## Problem details
Each line below that includes the word "relative" adds one to the count; give that count and nothing else.

## Available data
================
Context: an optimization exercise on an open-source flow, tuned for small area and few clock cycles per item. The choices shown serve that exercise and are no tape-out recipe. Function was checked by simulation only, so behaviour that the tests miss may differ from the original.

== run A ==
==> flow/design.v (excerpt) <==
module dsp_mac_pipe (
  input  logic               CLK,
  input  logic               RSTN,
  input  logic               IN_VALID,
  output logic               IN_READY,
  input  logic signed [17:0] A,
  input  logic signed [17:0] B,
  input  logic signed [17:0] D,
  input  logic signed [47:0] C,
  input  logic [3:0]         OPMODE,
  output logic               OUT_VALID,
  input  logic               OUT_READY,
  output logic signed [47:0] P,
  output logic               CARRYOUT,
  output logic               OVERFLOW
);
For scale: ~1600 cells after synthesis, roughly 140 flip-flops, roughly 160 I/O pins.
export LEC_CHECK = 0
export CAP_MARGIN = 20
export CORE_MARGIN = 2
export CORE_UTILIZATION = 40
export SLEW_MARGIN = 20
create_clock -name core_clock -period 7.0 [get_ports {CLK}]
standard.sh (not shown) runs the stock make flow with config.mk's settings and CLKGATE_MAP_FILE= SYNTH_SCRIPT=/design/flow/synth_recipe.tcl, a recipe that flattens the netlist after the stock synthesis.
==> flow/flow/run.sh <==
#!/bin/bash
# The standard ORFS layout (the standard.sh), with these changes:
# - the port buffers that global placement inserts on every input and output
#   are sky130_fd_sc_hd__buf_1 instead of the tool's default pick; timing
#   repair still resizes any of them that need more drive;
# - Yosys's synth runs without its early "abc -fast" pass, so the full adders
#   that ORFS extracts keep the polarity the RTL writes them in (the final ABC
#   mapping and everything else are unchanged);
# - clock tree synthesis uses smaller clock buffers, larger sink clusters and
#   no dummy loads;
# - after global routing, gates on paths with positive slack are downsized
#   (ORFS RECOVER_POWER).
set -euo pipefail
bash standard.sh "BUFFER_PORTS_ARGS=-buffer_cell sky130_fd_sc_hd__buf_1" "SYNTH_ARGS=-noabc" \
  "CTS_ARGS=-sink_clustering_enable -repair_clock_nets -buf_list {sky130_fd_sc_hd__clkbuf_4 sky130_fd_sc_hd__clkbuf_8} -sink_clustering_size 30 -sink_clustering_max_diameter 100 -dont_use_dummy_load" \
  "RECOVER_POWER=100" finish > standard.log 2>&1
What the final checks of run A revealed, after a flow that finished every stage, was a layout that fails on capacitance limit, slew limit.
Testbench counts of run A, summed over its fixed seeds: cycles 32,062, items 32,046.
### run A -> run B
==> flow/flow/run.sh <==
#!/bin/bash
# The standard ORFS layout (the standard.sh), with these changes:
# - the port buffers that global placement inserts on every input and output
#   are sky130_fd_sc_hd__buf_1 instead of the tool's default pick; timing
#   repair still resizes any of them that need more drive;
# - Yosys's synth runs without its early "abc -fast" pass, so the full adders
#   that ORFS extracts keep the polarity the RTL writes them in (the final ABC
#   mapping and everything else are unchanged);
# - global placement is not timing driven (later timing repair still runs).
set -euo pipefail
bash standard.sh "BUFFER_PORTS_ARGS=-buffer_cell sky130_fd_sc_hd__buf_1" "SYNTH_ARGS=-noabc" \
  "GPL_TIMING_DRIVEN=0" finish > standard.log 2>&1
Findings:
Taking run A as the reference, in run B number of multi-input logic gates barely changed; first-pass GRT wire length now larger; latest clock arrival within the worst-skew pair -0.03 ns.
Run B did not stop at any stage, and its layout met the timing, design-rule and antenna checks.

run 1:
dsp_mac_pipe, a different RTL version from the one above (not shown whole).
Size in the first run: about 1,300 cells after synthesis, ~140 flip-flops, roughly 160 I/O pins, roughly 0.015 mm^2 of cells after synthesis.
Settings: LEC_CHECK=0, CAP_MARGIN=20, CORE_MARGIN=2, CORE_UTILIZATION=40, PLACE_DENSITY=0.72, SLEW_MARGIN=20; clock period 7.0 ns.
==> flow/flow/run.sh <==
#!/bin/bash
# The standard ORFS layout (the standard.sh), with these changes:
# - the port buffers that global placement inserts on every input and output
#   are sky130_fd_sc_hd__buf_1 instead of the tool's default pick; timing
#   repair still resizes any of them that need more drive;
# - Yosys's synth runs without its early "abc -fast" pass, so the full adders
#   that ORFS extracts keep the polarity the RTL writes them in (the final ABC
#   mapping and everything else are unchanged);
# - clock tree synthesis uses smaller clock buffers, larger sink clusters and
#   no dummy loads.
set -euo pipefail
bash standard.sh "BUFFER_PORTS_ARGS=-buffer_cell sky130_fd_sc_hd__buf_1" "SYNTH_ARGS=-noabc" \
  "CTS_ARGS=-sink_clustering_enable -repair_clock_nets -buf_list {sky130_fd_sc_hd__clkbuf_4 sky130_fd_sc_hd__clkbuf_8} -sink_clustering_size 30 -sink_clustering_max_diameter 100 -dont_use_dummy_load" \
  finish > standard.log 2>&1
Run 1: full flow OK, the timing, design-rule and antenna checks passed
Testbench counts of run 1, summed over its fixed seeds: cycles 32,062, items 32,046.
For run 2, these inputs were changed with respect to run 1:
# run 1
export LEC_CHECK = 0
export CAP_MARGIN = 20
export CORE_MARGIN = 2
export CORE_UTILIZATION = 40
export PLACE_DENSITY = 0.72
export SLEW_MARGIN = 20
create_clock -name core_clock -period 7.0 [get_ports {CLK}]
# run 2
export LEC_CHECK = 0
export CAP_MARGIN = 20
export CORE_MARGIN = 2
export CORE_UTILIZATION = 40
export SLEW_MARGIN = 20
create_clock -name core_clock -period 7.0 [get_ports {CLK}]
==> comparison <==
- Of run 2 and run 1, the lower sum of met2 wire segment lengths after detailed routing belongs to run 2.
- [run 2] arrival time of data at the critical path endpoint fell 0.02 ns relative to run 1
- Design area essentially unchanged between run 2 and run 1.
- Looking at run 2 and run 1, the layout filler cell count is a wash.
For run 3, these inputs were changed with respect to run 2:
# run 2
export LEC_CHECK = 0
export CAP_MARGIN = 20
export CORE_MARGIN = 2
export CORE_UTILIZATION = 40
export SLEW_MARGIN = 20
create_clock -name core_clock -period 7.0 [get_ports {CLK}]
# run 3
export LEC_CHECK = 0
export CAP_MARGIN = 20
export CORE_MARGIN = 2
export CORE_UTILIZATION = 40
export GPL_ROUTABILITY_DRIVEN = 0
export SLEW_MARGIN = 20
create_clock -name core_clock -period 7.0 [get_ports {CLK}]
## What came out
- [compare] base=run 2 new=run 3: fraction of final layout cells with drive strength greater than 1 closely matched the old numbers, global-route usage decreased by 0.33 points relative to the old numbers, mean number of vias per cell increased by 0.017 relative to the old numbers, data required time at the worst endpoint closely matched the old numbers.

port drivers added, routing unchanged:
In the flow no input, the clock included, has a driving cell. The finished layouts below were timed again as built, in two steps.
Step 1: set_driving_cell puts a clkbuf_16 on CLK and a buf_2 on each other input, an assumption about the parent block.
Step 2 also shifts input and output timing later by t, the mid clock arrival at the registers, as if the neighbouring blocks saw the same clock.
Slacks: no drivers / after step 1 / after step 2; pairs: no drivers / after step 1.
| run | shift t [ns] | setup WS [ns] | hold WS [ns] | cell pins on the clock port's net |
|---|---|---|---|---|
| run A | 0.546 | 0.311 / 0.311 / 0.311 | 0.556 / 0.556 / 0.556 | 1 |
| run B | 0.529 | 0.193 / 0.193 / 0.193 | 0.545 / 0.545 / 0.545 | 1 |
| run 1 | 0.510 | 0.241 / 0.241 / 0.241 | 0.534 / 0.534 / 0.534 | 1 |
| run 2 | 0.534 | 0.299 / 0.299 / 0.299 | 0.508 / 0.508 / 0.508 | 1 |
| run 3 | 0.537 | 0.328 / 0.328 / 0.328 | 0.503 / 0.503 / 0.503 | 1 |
================
## Answer to this task
2